Assessment of Lymphaticovenous Drainage through Vascularized Lymph Node Flaps Using Real-Time High-Resolution Fluorescent Imaging

PURPOSE: Vascularized lymph node (VLN) transfer is a promising treatment option for patients suffering from lymphedema. Despite positive preliminary outcomes, several questions remain unanswered, including mechanism of action and optimal flap design. The purpose of this study was to: 1) evaluate the mechanism of lymph drainage through the VLN flap, and 2) investigate if the number of VLNs impacts lymph transit time through the flap.

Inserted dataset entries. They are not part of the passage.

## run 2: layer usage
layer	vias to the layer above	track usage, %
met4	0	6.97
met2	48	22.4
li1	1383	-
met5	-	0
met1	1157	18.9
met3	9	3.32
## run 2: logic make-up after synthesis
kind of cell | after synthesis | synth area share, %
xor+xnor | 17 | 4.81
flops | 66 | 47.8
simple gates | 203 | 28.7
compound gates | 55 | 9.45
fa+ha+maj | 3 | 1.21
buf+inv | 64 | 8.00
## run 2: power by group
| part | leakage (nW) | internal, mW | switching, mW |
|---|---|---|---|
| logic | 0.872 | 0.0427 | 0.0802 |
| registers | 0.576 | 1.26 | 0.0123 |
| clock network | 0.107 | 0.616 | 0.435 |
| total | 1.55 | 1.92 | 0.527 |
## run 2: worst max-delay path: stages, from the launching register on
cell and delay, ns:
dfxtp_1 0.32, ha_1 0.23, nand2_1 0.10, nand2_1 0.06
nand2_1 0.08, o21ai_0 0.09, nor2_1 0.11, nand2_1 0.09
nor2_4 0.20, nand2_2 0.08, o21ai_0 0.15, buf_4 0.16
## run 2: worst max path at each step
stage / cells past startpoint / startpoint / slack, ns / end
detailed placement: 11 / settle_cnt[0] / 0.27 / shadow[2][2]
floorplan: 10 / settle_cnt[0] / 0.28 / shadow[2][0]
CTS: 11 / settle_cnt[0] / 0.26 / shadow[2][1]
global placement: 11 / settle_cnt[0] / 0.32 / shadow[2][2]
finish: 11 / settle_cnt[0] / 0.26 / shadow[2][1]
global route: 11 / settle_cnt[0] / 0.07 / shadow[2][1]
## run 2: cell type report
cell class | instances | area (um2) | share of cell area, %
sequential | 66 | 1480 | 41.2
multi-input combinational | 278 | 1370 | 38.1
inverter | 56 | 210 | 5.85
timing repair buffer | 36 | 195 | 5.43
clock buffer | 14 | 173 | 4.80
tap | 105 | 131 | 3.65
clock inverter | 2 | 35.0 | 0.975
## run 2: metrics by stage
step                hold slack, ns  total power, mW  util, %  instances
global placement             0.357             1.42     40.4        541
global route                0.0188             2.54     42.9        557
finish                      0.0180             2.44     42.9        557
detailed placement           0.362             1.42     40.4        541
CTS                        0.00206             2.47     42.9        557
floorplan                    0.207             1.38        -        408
$ cat config.mk
export PLATFORM = sky130hd
export DESIGN_NAME = mem1_write_controller
export DESIGN_NICKNAME = d
export VERILOG_FILES = /design/src/rtl/mem1_write_controller.sv
export SDC_FILE = /design/constraint.sdc
export NUM_CORES = 1
export LEC_CHECK = 0
export ABC_AREA = 1
export ABC_CLOCK_PERIOD_IN_PS = 2000
export CAP_MARGIN = 20
export CORE_MARGIN = 2
export CORE_UTILIZATION = 49
export CTS_BUF_LIST = sky130_fd_sc_hd__clkbuf_16
export CTS_CLUSTER_DIAMETER = 80
export CTS_CLUSTER_SIZE = 24
export DETAILED_ROUTE_END_ITERATION = 12
export PLACE_DENSITY = 0.81
export SKIP_LAST_GASP = 1
export SYNTH_ARGS = -nofsm -noshare
export SYNTH_HDL_FRONTEND = slang
export SYNTH_SLANG_ARGS = --single-unit
$ cat constraint.sdc
create_clock -name iCLK -period 2 [get_ports iCLK]
set_input_delay 0.4 -clock iCLK [delete_from_list [all_inputs] [get_ports iCLK]]
set_output_delay 0.4 -clock iCLK [all_outputs]
set_load 0.05 [all_outputs]
$ cat config.mk
export PLATFORM = sky130hd
export DESIGN_NAME = fifo_sync
export DESIGN_NICKNAME = d
export VERILOG_FILES = /design/src/rtl/fifo_sync.sv
export SDC_FILE = /design/constraint.sdc
export NUM_CORES = 1
export LEC_CHECK = 0
export ABC_CLOCK_PERIOD_IN_PS = 2500
export CAP_MARGIN = 20
export CORE_UTILIZATION = 35
export CTS_CLUSTER_DIAMETER = 50
export CTS_CLUSTER_SIZE = 10
export DETAILED_ROUTE_END_ITERATION = 7
export PLACE_DENSITY_LB_ADDON = 0.08
export RECOVER_POWER = 100
export SYNTH_ARGS = -nofsm -noshare
export SYNTH_HDL_FRONTEND = slang
export SYNTH_SLANG_ARGS = --single-unit
$ cat constraint.sdc
create_clock -name clk -period 2.5 [get_ports clk]
set_input_delay 0.5 -clock clk [delete_from_list [all_inputs] [get_ports clk]]
set_output_delay 0.5 -clock clk [all_outputs]
set_load 0.05 [all_outputs]
--- src/rtl/sdram_request_buffer_fifo.sv ---
// DEPTH-entry synchronous FIFO of sdram_req_t; head is readable combinationally.
// Push while full and pop while empty are ignored; flush empties it next cycle.
module sdram_req_fifo
  import music_box_pkg::*;
#(
  parameter int DEPTH = 4
) (
  input  logic                   clk,
  input  logic                   rst,
  input  logic                   i_push,
  input  logic                   i_pop,
  input  logic                   i_flush,
  input  sdram_req_t             i_dat,
  output sdram_req_t             o_dat,
  output logic                   o_full,
  output logic                   o_empty,
  output logic [$clog2(DEPTH):0] o_count
);
  localparam int AW = $clog2(DEPTH);
  localparam int CW = AW + 1;

  sdram_req_t          r_mem [DEPTH];
  logic [AW-1:0]       r_wptr;
  logic [AW-1:0]       r_rptr;
  logic [CW-1:0]       r_count;
  logic                w_push;
  logic                w_pop;

  assign o_full  = (r_count == CW'(DEPTH));
  assign o_empty = (r_count == '0);
  assign o_count = r_count;
  assign o_dat   = r_mem[r_rptr];
  assign w_push  = i_push && !o_full;
  assign w_pop   = i_pop && !o_empty;

  always_ff @(posedge clk) begin
    if (w_push) r_mem[r_wptr] <= i_dat;
  end

  // Pointers are AW bits wide, so they wrap modulo DEPTH on their own.
  always_ff @(posedge clk) begin
    if (rst || i_flush) begin
      r_wptr  <= '0;
      r_rptr  <= '0;
      r_count <= '0;
    end else begin
      if (w_push) r_wptr <= r_wptr + 1'b1;
      if (w_pop)  r_rptr <= r_rptr + 1'b1;
      case ({w_push, w_pop})
        2'b10:   r_count <= r_count + 1'b1;
        2'b01:   r_count <= r_count - 1'b1;
        default: r_count <= r_count;
      endcase
    end
  end
endmodule
--- src/rtl/reg_access_ctrl.sv ---
// reg_access_ctrl: arbitrates the 16x8 register file's write port and read
// port B between the CPU datapath and a valid/ready debug host. Debug ops
// are accepted only while the CPU is paused and no CPU write is pending.
// Optional feature macro: REGCTRL_R0_ZERO_EN (register 0 reads as constant,
// writes to it are dropped and debug writes to it report an error).
module reg_access_ctrl #(
  parameter int unsigned RF_READ_LAT = 1,
  parameter int unsigned ADDR_W      = 4,
  parameter int unsigned DATA_W      = 8
) (
  input  logic              clk,
  input  logic              rst,
  input  logic              cpu_paused,
  input  logic [ADDR_W-1:0] cpu_ra,
  input  logic [ADDR_W-1:0] cpu_rb,
  input  logic [ADDR_W-1:0] cpu_wa,
  input  logic [DATA_W-1:0] cpu_wd,
  input  logic              cpu_we,
  output logic              cpu_hold,
  input  logic              dbg_req_valid,
  output logic              dbg_req_ready,
  input  logic              dbg_req_write,
  input  logic [ADDR_W-1:0] dbg_req_addr,
  input  logic [DATA_W-1:0] dbg_req_data,
  output logic              dbg_rsp_valid,
  input  logic              dbg_rsp_ready,
  output logic [DATA_W-1:0] dbg_rsp_data,
  output logic              dbg_rsp_err,
  output logic [ADDR_W-1:0] rf_ra,
  output logic [ADDR_W-1:0] rf_rb,
  output logic [ADDR_W-1:0] rf_wa,
  output logic [DATA_W-1:0] rf_wd,
  output logic              rf_we,
  input  logic [DATA_W-1:0] rf_read_b
);

  localparam int unsigned CNT_W = (RF_READ_LAT < 1) ? 1 : $clog2(RF_READ_LAT + 1);
  localparam logic [CNT_W-1:0] LAT_LAST = CNT_W'(RF_READ_LAT);

  typedef enum logic [1:0] {
    IDLE = 2'd0,
    WR   = 2'd1,
    RD   = 2'd2,
    RSP  = 2'd3
  } state_t;

  state_t            state;
  logic [CNT_W-1:0]  lat_cnt;
  logic [ADDR_W-1:0] req_addr;
  logic [DATA_W-1:0] req_data;
  logic              req_write;
  logic              accept;
  logic              we_raw;
  logic              wa_ok;
  logic [DATA_W-1:0] wr_rsp_data;

  // Read port A is never contended
  assign rf_ra = cpu_ra;

  // A debug request is taken only in IDLE, with the CPU paused and not writing
  assign dbg_req_ready = (state == IDLE) & cpu_paused & ~cpu_we & ~rst;
  assign accept        = dbg_req_valid & dbg_req_ready;

`ifdef REGCTRL_R0_ZERO_EN
  // Register 0 is constant: drop any write aimed at it
  assign wa_ok       = (rf_wa != '0);
  assign wr_rsp_data = (req_addr == '0) ? '0 : req_data;
`else
  assign wa_ok       = 1'b1;
  assign wr_rsp_data = req_data;
  assign dbg_rsp_err = 1'b0;
`endif

  // Port steering: CPU passthrough in IDLE, latched debug request otherwise
  always_comb begin
    rf_rb  = cpu_rb;
    rf_wa  = cpu_wa;
    rf_wd  = cpu_wd;
    we_raw = cpu_we;
    if (state != IDLE) begin
      rf_rb  = req_addr;
      rf_wa  = req_addr;
      rf_wd  = req_data;
      we_raw = (state == WR);
    end
  end

  // No write may reach the register file during a reset cycle
  assign rf_we = we_raw & wa_ok & ~rst;

  // Controller FSM with registered response and hold outputs
  always_ff @(posedge clk) begin
    if (rst) begin
      state         <= IDLE;
      lat_cnt       <= '0;
      req_addr      <= '0;
      req_data      <= '0;
      req_write     <= 1'b0;
      cpu_hold      <= 1'b0;
      dbg_rsp_valid <= 1'b0;
      dbg_rsp_data  <= '0;
`ifdef REGCTRL_R0_ZERO_EN
      dbg_rsp_err   <= 1'b0;
`endif
    end else begin
      case (state)
        IDLE: begin
          if (accept) begin
            req_addr  <= dbg_req_addr;
            req_data  <= dbg_req_data;
            req_write <= dbg_req_write;
            lat_cnt   <= '0;
            cpu_hold  <= 1'b1;
            state     <= dbg_req_write ? WR : RD;
          end
        end
        WR: begin
          dbg_rsp_data  <= wr_rsp_data;
`ifdef REGCTRL_R0_ZERO_EN
          dbg_rsp_err   <= (req_addr == '0);
`endif
          dbg_rsp_valid <= 1'b1;
          state         <= RSP;
        end
        RD: begin
          if (lat_cnt == LAT_LAST) begin
            dbg_rsp_data  <= rf_read_b;
`ifdef REGCTRL_R0_ZERO_EN
            dbg_rsp_err   <= 1'b0;
`endif
            dbg_rsp_valid <= 1'b1;
            state         <= RSP;
          end else begin
            lat_cnt <= lat_cnt + CNT_W'(1);
          end
        end
        RSP: begin
          if (dbg_rsp_ready) begin
            dbg_rsp_valid <= 1'b0;
            cpu_hold      <= 1'b0;
            state         <= IDLE;
          end
        end
        default: state <= IDLE;
      endcase
    end
  end

endmodule
## src/rtl/system_qsys_nios2_oci_dct_packer_if.sv

```systemverilog
// rtl/system_qsys_nios2_oci_dct_packer_if.sv - DCT atom input, frame output and monitor bundle
interface system_qsys_nios2_oci_dct_packer_if #(
  parameter int ATOM_W = 2,
  parameter int ATOMS  = 15,
  parameter int CNT_W  = 4,
  parameter int LOST_W = 8
);
  localparam int BUF_W = ATOM_W * ATOMS;

  logic              trc_on;
  logic              atom_valid;
  logic [ATOM_W-1:0] atom;
  logic              flush;
  logic              ovf_clr;
  logic              frame_valid;
  logic [BUF_W-1:0]  frame_data;
  logic [CNT_W-1:0]  frame_count;
  logic              frame_ready;
  logic [BUF_W-1:0]  dct_buffer;
  logic [CNT_W-1:0]  dct_count;
  logic              overflow;
  logic [LOST_W-1:0] lost_count;
  logic              busy;

  modport master (
    input  trc_on, atom_valid, atom, flush, ovf_clr, frame_ready,
    output frame_valid, frame_data, frame_count, dct_buffer, dct_count,
           overflow, lost_count, busy
  );

  modport slave (
    output trc_on, atom_valid, atom, flush, ovf_clr, frame_ready,
    input  frame_valid, frame_data, frame_count, dct_buffer, dct_count,
           overflow, lost_count, busy
  );
endinterface

```

## src/rtl/system_qsys_nios2_oci_dct_packer.sv

```systemverilog
// rtl/system_qsys_nios2_oci_dct_packer.sv - packs 2-bit DCT atoms into 30-bit trace frames
module system_qsys_nios2_oci_dct_packer #(
  parameter int ATOM_W = 2,
  parameter int ATOMS  = 15,
  parameter int CNT_W  = 4,
  parameter int LOST_W = 8
) (
  input  logic clk,
  input  logic reset_n,
  system_qsys_nios2_oci_dct_packer_if.master bus
);
  localparam int BUF_W = ATOM_W * ATOMS;
  localparam logic [CNT_W-1:0]  FULL     = CNT_W'(ATOMS);
  localparam logic [LOST_W-1:0] LOST_MAX = '1;

  typedef enum logic [1:0] {IDLE, RUN, DRAIN} state_t;

  state_t            state;
  logic [BUF_W-1:0]  acc_q;
  logic [CNT_W-1:0]  cnt_q;
  logic              frame_valid_q;
  logic [BUF_W-1:0]  frame_data_q;
  logic [CNT_W-1:0]  frame_count_q;
  logic              overflow_q;
  logic [LOST_W-1:0] lost_q;

  logic              slot_free;
  logic              full;
  logic              xfer;
  logic              accept;
  logic              drop;
  logic [CNT_W-1:0]  base_cnt;
  logic [CNT_W-1:0]  next_cnt;
  logic [BUF_W-1:0]  next_acc;

  // A transfer empties the accumulator first, so a same-cycle atom lands in slot 0.
  always_comb begin
    slot_free = !frame_valid_q | bus.frame_ready;
    full      = (cnt_q == FULL);
    xfer      = slot_free & (((state == RUN) & full) | ((state == DRAIN) & (cnt_q != '0)));
    accept    = (state == RUN) & bus.atom_valid & (!full | xfer);
    drop      = bus.atom_valid & (((state == RUN) & full & !slot_free) | (state == DRAIN));
    base_cnt  = xfer ? '0 : cnt_q;
    next_acc  = xfer ? '0 : acc_q;
    for (int i = 0; i < ATOMS; i++) begin
      if (accept && (base_cnt == CNT_W'(i))) begin
        next_acc[i*ATOM_W +: ATOM_W] = bus.atom;
      end
    end
    next_cnt = base_cnt + {{(CNT_W-1){1'b0}}, accept};
  end

  always_ff @(posedge clk) begin
    if (!reset_n) begin
      state         <= IDLE;
      acc_q         <= '0;
      cnt_q         <= '0;
      frame_valid_q <= 1'b0;
      frame_data_q  <= '0;
      frame_count_q <= '0;
      overflow_q    <= 1'b0;
      lost_q        <= '0;
    end else begin
      acc_q <= next_acc;
      cnt_q <= next_cnt;

      if (xfer) begin
        frame_valid_q <= 1'b1;
        frame_data_q  <= acc_q;
        frame_count_q <= cnt_q;
      end else if (frame_valid_q && bus.frame_ready) begin
        frame_valid_q <= 1'b0;
      end

      // A drop in the same cycle as a clear restarts the count at one.
      if (drop) begin
        overflow_q <= 1'b1;
        if (bus.ovf_clr) begin
          lost_q <= LOST_W'(1);
        end else if (lost_q != LOST_MAX) begin
          lost_q <= lost_q + LOST_W'(1);
        end
      end else if (bus.ovf_clr) begin
        overflow_q <= 1'b0;
        lost_q     <= '0;
      end

      // Decisions use the post-update count so DRAIN is never entered empty.
      case (state)
        IDLE: begin
          if (bus.trc_on) begin
            state <= RUN;
          end
        end
        RUN: begin
          if ((bus.flush || !bus.trc_on) && (next_cnt != '0)) begin
            state <= DRAIN;
          end else if (!bus.trc_on) begin
            state <= IDLE;
          end
        end
        DRAIN: begin
          if (xfer) begin
            state <= bus.trc_on ? RUN : IDLE;
          end
        end
        default: state <= IDLE;
      endcase
    end
  end

  assign bus.frame_valid = frame_valid_q;
  assign bus.frame_data  = frame_data_q;
  assign bus.frame_count = frame_count_q;
  assign bus.dct_buffer  = acc_q;
  assign bus.dct_count   = cnt_q;
  assign bus.overflow    = overflow_q;
  assign bus.lost_count  = lost_q;
  assign bus.busy        = (state != IDLE) | frame_valid_q;
endmodule

```

## src/flat_wrapper.sv

```systemverilog
// flat-port wrapper written by rule: the top's interface ports become plain ports
module system_qsys_nios2_oci_dct_packer_flat 
#(
  parameter int ATOM_W = 2,
  parameter int ATOMS  = 15,
  parameter int CNT_W  = 4,
  parameter int LOST_W = 8
)
  (clk, reset_n, bus_trc_on, bus_atom_valid, bus_atom, bus_flush, bus_ovf_clr, bus_frame_ready, bus_frame_valid, bus_frame_data, bus_frame_count, bus_dct_buffer, bus_dct_count, bus_overflow, bus_lost_count, bus_busy);
  system_qsys_nios2_oci_dct_packer_if #(.ATOM_W(ATOM_W), .ATOMS(ATOMS), .CNT_W(CNT_W), .LOST_W(LOST_W)) bus_i ();
  input  logic clk;
  input  logic reset_n;
  input wire logic [$bits(bus_i.trc_on)-1:0] bus_trc_on;
  input wire logic [$bits(bus_i.atom_valid)-1:0] bus_atom_valid;
  input wire logic [$bits(bus_i.atom)-1:0] bus_atom;
  input wire logic [$bits(bus_i.flush)-1:0] bus_flush;
  input wire logic [$bits(bus_i.ovf_clr)-1:0] bus_ovf_clr;
  input wire logic [$bits(bus_i.frame_ready)-1:0] bus_frame_ready;
  output wire logic [$bits(bus_i.frame_valid)-1:0] bus_frame_valid;
  output wire logic [$bits(bus_i.frame_data)-1:0] bus_frame_data;
  output wire logic [$bits(bus_i.frame_count)-1:0] bus_frame_count;
  output wire logic [$bits(bus_i.dct_buffer)-1:0] bus_dct_buffer;
  output wire logic [$bits(bus_i.dct_count)-1:0] bus_dct_count;
  output wire logic [$bits(bus_i.overflow)-1:0] bus_overflow;
  output wire logic [$bits(bus_i.lost_count)-1:0] bus_lost_count;
  output wire logic [$bits(bus_i.busy)-1:0] bus_busy;
  assign bus_i.trc_on = bus_trc_on;
  assign bus_i.atom_valid = bus_atom_valid;
  assign bus_i.atom = bus_atom;
  assign bus_i.flush = bus_flush;
  assign bus_i.ovf_clr = bus_ovf_clr;
  assign bus_i.frame_ready = bus_frame_ready;
  assign bus_frame_valid = bus_i.frame_valid;
  assign bus_frame_data = bus_i.frame_data;
  assign bus_frame_count = bus_i.frame_count;
  assign bus_dct_buffer = bus_i.dct_buffer;
  assign bus_dct_count = bus_i.dct_count;
  assign bus_overflow = bus_i.overflow;
  assign bus_lost_count = bus_i.lost_count;
  assign bus_busy = bus_i.busy;
  system_qsys_nios2_oci_dct_packer #(.ATOM_W(ATOM_W), .ATOMS(ATOMS), .CNT_W(CNT_W), .LOST_W(LOST_W)) u_core (.clk(clk), .reset_n(reset_n), .bus(bus_i));
endmodule
```

## config.mk

```make
export PLATFORM = sky130hd
export DESIGN_NAME = system_qsys_nios2_oci_dct_packer_flat
export DESIGN_NICKNAME = d
export VERILOG_FILES = /design/src/rtl/system_qsys_nios2_oci_dct_packer_if.sv /design/src/rtl/system_qsys_nios2_oci_dct_packer.sv /design/src/flat_wrapper.sv
export SDC_FILE = /design/constraint.sdc
export NUM_CORES = 1
export LEC_CHECK = 0
export ABC_AREA = 1
export BUFFER_PORTS_ARGS = -buffer_cell sky130_fd_sc_hd__buf_2
export CAP_MARGIN = 5
export CORE_MARGIN = 2
export CORE_UTILIZATION = 52
export DETAILED_ROUTE_END_ITERATION = 7
export PLACE_DENSITY = 0.79
export RECOVER_POWER = 50
export SLEW_MARGIN = 20
export SYNTH_ARGS = -nofsm -noshare
export SYNTH_HDL_FRONTEND = slang
export SYNTH_SLANG_ARGS = --single-unit
```

## constraint.sdc

```tcl
create_clock -name clk -period 2.8 [get_ports clk]
set_clock_uncertainty 0.05 [all_clocks]
set_input_delay 0.14 -clock clk [delete_from_list [all_inputs] [get_ports clk]]
set_output_delay 0.14 -clock clk [all_outputs]
set_load 0.02 [all_outputs]
```

==> results.py <==
metrics = {
    "logic_synthesis": {
        "synth-edff-count": 0,
        "synth_area_leaders": "dfxtp_1, nor2_1, nand2_1, nand3_1, o21ai_0",
        "yosys.area.top_type_share": 0.4789,
        "synth_area_um2": 3344,
        "synth_cell_type_count": 30,
        "async_reset_ff_frac": 0,
        "syn_inst": 460,
        "synth_seq_cells": 80,
        "syn_nets": 472,
        "yosys.area.top_type": "dfxtp_1",
        "seq_area_frac_synth": 0.4789,
        "yosysWarnings": 0,
        "avgSynthCellArea_um2": 7.271,
        "synthFlopType": "dfxtp_1",
    },
    "setup_path": {
        "worstPathArrival_ps": 2780,
        "critPathKind": "flop to flop",
        "crit_top_cell": "nand2_2",
        "cp_slowest_cell": "dfxtp_1",
        "r2r_slack_ps": 240,
        "critPathMaxFanout": 30,
        "slowest_delay_ps": 470,
        "endpoint_kind": "flop",
        "worstPathRequired_ps": 3020,
        "path_cells": "nand2_2, nor2_4, nand2_2, nand2_2, nand2_2, buf_4, nand2_2, inv_1, ha_1, or2_2, nor2_1, nand2_1, nand2_1, nand2_1, a21oi_1",
        "start_kind": "flop",
    },
    "die": {
        "core-area_um2": 6277,
        "chipHeight_um": 84.20,
        "rows": 29,
        "die-area_um2": 7089,
        "ioPinCount": 88,
        "initial_core_util": 0.5328,
        "die_x_um": 84.20,
    },
    "timing": {
        "rsz0062_at_grt": "no",
        "relSlewSlack": 0.5985,
        "final_max_slew_viol_count": 0,
        "finalCritPeriodShare": 0.9127,
        "timing.fmax_mhz": 391.3,
        "period_minus_slack_ps": 2556,
        "setup_viol": 0,
        "worst_pin_slew_ps": 602.3,
        "hold_viol_final": 0,
        "tns_ps": 0,
    },
    "cells_and_area": {
        "fillCellCount": 616,
        "layout_common_cells": "nor2_1, clkbuf_1, nand2_1, dfxtp_1, nand3_1",
        "area_delta_synth_final_pct": 16.87,
        "mostFrequentLayoutCell": "nor2_1",
        "fin_nets": 553,
        "n_antenna_cell": 0,
        "drive_above_1_share": 0.1227,
        "instances_no_fill": 623,
    },
    "detailed_routing": {
        "drtAntennaViolNets": 0,
        "detail_route.iter0.violations": 145,
        "drt_first_pass_iters": 4,
        "vias": 3109,
        "finalWirelength_um": 7581,
        "via_per_inst": 4.990,
        "post_drt_wl_per_cell_um": 12.17,
        "drc": 0,
    },
    "clock_network": {
        "cts_root_buffer": "clkbuf_8",
        "cts_sinks": 80,
        "cts_setup_buffers": 0,
        "cts_tree": "yes",
        "path_clk_slew_ps": 70,
        "cts_made_buffers": 9,
        "cts_buffer_depth": 2,
        "htree_levels": 3,
        "ctsHoldBuffers": 0,
        "worstSkewPairLatency_ps": 350,
    },
    "placed_design": {
        "gp_congestion": 0.8912,
        "portBuffers": 87,
        "dp_hpwl_um": 5300,
        "dp_cells": 607,
    },
    "grt": {
        "overflow": 0,
        "track_usage": 0.2188,
        "grt_pass1_vias": 2714,
        "grt_start_max_net_pins": 40,
        "antenna_found_initial": 0,
        "grt_pass1_wl_um": 12700,
    },
    "power_and_ir_drop": {
        "ir_worst_vdd_uv": 393.5,
        "power.total_mw": 2.074,
        "power_density_nw_per_um2": 530.6,
        "leakagePower_nw": 1.483,
    },
    "flow_run": {
        "cap_viol_max_count": 0,
    },
    "outcome": {
        "status": "finished, final reports clean",
    },
    "min_path": {
        "hold_path_class": "input port to flop",
    },
}
## worst paths after layout
check                                             start                   to  cells after the start
worst max-delay path            u_core.bus.dct_count[0]      u_core.state[0]                     15
worst max register to register  u_core.bus.dct_count[0]      u_core.state[0]                     15
worst min-delay path                         bus_trc_on      u_core.state[0]                      3
worst min register to register      u_core.bus.overflow  u_core.bus.overflow                      2
## cells by family after synthesis
| family | synth area share |
|---|---|
| AND/OR/NAND/NOR | 0.2937 |
| adder cells (fa/ha/maj) | 0.01122 |
| buffers and inverters | 0.07595 |
| AO/OA/AOI/OAI | 0.1403 |
| flip-flops | 0.4789 |
## cell type report
class / instances / area, µm² / share of cell area
Clock buffer: 10 / 127.6 / 0.03265
Clock inverter: 6 / 60.06 / 0.01536
Inverter: 41 / 153.9 / 0.03937
Multi-Input combinational cell: 317 / 1489 / 0.3809
Sequential cell: 80 / 1605 / 0.4107
Tap cell: 77 / 96.34 / 0.02465
Timing Repair Buffer: 92 / 376.6 / 0.09635
## state kept, by name (all words and copies together) (netlist names)
name / flops
u_core.bus.frame_count: 4
u_core.bus.frame_valid: 1
u_core.bus.dct_count: 4
u_core.state: 2
u_core.bus.lost_count: 8
u_core.bus.dct_buffer: 30
u_core.bus.overflow: 1
u_core.bus.frame_data: 30
## layer usage
| layer | global-route usage | wire, µm | up-vias |
|---|---|---|---|
| met5 | 0 | 0 | - |
| met4 | 0.06598 | 104 | 0 |
| met3 | 0.05506 | 357 | 9 |
| met2 | 0.3391 | 3423 | 63 |
| met1 | 0.3034 | 3695 | 1398 |
| li1 | - | - | 1639 |
## synth_stat cells, types with 2 or more instances
| library cell | n |
|---|---|
| a21oi_1 | 35 |
| a21oi_2 | 7 |
| buf_1 | 2 |
| buf_2 | 4 |
| clkbuf_1 | 13 |
| clkinv_1 | 4 |
| dfxtp_1 | 80 |
| ha_1 | 3 |
| inv_1 | 30 |
| inv_2 | 7 |
| nand2_1 | 77 |
| nand2_2 | 11 |
| nand3_1 | 38 |
| nand4_1 | 2 |
| nor2_1 | 90 |
| nor2_2 | 2 |
| nor2_4 | 2 |
| nor3_1 | 4 |
| o21ai_0 | 37 |
| or2_2 | 2 |
## what timing repair did
action / 4_1_cts / 5_1_grt
setup endpoints to repair: 0 / 2
resized for setup: 0 / 3
hold endpoints to repair: 0 / 0
## power by group
part           internal [mW]  switching, mW  total (mW)
combinational         0.0311         0.0751       0.106
sequential              1.14        0.00620        1.15
clock                  0.407          0.411       0.818
total                   1.58          0.492        2.07
## stage by stage
step	util	hold slack (ps)	worst slack, ps	area [µm²]
2_1_floorplan	-	237.0	233.2	3344
6_report	0.6227	47.71	244.5	3909
5_1_grt	0.6227	47.86	16.97	3909
4_1_cts	0.6374	30.63	178.8	4001
3_5_place_dp	0.6075	400.2	202.9	3814
3_3_place_gp	0.6075	390.0	336.0	3814
## worst max-delay path: cells and delay by family, from the launching register on
kind	cells	cell delay (ps)
compound gates	1	120
simple gates	11	1260
flops	1	470
fa+ha+maj	1	290
buf+inv	2	300
(Power assumes the default switching activity.)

METHODS: Twenty-seven axillary VLN flaps were elevated in 14 male Sprague-Dawley rats (450-500g) and divided into 3 groups (n=9 each) based on the number of lymph nodes present: Group 1 (0 VLNs), Group 2 (2 VLNs), and Group 3 (4 VLNs). Indocyanine green (n=8/group) and Alexa680-albumin (n=1/group) were injected into the edge of flaps and latency period between injection and fluorescence in the axillary vein was recorded. Stereomicroscopic fluorescent lymphography was performed to directly visualize lymphatic transit through the VLNS at 840LP/mm resolution and magnification up to 115x (Figure 1).

RESULTS: Fluorescence was detected in the axillary vein after 197±188, 109±97, and 73±57 seconds in Groups 1, 2, and 3, respectively. Increased lymph node number decreased lymph transit time as shown by the negative correlation between the number of VLNs in the flap and the latency period (r =-0.39; p=0.03). Mean flap weights were comparable in Group 1, 2, and 3 (275±54, 298±74, 309±60 mg; ANOVA p=0.54).  Stereoscopic lymphography allowed direct visualization of lymphatic fluid transit first through afferent lymphatics into the lymph nodes, followed by movement through the hilum into vessels draining toward the flap pedicle vein (Figure 2).

CONCLUSIONS: Our results suggest that lymphatic fluid in VLN flaps drains into the venous system mainly by passing through the afferent lymphatics and lymph nodes. A secondary mechanism is the diffusion of fluid directly into the venous system via flap capillary lymphatics. This is shown by the delayed presence of fluorescence in the pedicle vein in flaps without VLNs. Increasing the number of lymph nodes in the flap directly improves flap lymphatic drainage capacity.

Figure 1. Stereomicroscopic lymphography displaying lymphatic fluid drainage through the rat axillary VLN flap. * – Alexa680-albumin injection site (tip of the flap); Arrows: afferent lymphatics; Green dashed line – flap contour; Yellow dashed line – VLN contour.

Figure 2. Stereomicroscopic lymphography showing high magnification view of lymph node.